Comment by kelnos

4 years ago

So you seriously don't believe that the difference between spending ~1 month or ~12 months or ~24 months at a company (all are possibilities, when a date range reads "2012-2013") isn't important information for a recruiter?

This isn't strictly about experience; it's also about whether someone a company is going to invest time in is going to stick around for a while, or is going to hop around a lot.

But regardless, years worked, when coupled with title/promotion history, is actually a decent proxy for experience. It's not perfect, but neither is the resume itself. No one is going to make a hiring decision solely on it, but it's a signal that can be useful.

Unless there is pattern of short stints, no. And if there is pattern over time, you see pattern.

I have seen quite dysfunctional toxic workplaces or teams. If you leave within one month, you have good social understanding and likely have better ethics then those who stayed. Those who stayed for long were all eventually compromised (meaning their ethics changed and they started to accept or do things they should not).

Our company have also few "trap" positions. The people there change quickly, because our hiring manager talks about positives (all true) and does not mention significant negatives. The more capable you are, the quicker you recognize the situation and leave.

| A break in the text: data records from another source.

$ cat config.mk
export PLATFORM = sky130hd
export DESIGN_NAME = cache_top
export DESIGN_NICKNAME = d
export VERILOG_FILES = /design/src/logic/cache_msg_pkg.sv /design/src/logic/cache_ctrl_pkg.sv /design/src/logic/cache_ctrl.sv /design/src/logic/cache_dpath.sv /design/src/logic/cache_tag_array.sv /design/src/logic/cache_top.sv
export VERILOG_INCLUDE_DIRS = /design/src /design/src/logic
export SDC_FILE = /design/constraint.sdc
export NUM_CORES = 1
export LEC_CHECK = 0
export ABC_CLOCK_PERIOD_IN_PS = 25700
export BUFFER_PORTS_ARGS = -buffer_cell sky130_fd_sc_hd__buf_2
export CAP_MARGIN = 20
export CORE_AREA = 2 2 285 287
export CTS_CLUSTER_SIZE = 28
export DETAILED_ROUTE_END_ITERATION = 16
export DIE_AREA = 0 0 287 289
export PLACE_DENSITY_LB_ADDON = 0.2
export SYNTH_ARGS = -nofsm -noshare
export SYNTH_HDL_FRONTEND = slang
export SYNTH_SLANG_ARGS = --single-unit
$ cat constraint.sdc
create_clock -name clk -period 25.7 [get_ports clk]
set_clock_uncertainty 0.1 [all_clocks]
set_input_delay 1.285 -clock clk [delete_from_list [all_inputs] [get_ports clk]]
set_output_delay 1.285 -clock clk [all_outputs]
set_load 0.005 [all_outputs]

It is perfectly fine to have some short stints.

It's not about believing, it's about knowing. You have to couple that time interval with the company they worked for.

At one company it took them 2 weeks to set-up my email, 3 months to decide on which project to work on and in about 6 months I was delivering something. So 6 months "experience" actually meant zero. I was ready to deliver from day 1 but...

At another company I had all the accounts created by the end of day 1, already working on bugs the second day. Some projects took 1 month in total. 6 months could mean 6 projects. The amount of skills accumulated in that time was way over the skills accumulated at the first company.

As you can see the time interval is useless. I think it's fairer if the recruiter simply rolls a dice.

  • it seems you've presented a single data point, yourself, and decided that this universally applies, which seems unreasonable.

    I think most people's experiences of onboarding in new companies are somewhere in between, thus the tenure length provides another data point.

    Furthermore, some hiring managers look for people that stick around for various reasons, e.g. hiring in that company is difficult due to bureaucracy, so knowing that somebody was at a company for two years vs 1 month is an important data point.

    • It seems you’ve presented zero data points, and decided that this does not universally applies, which seems unreasonable.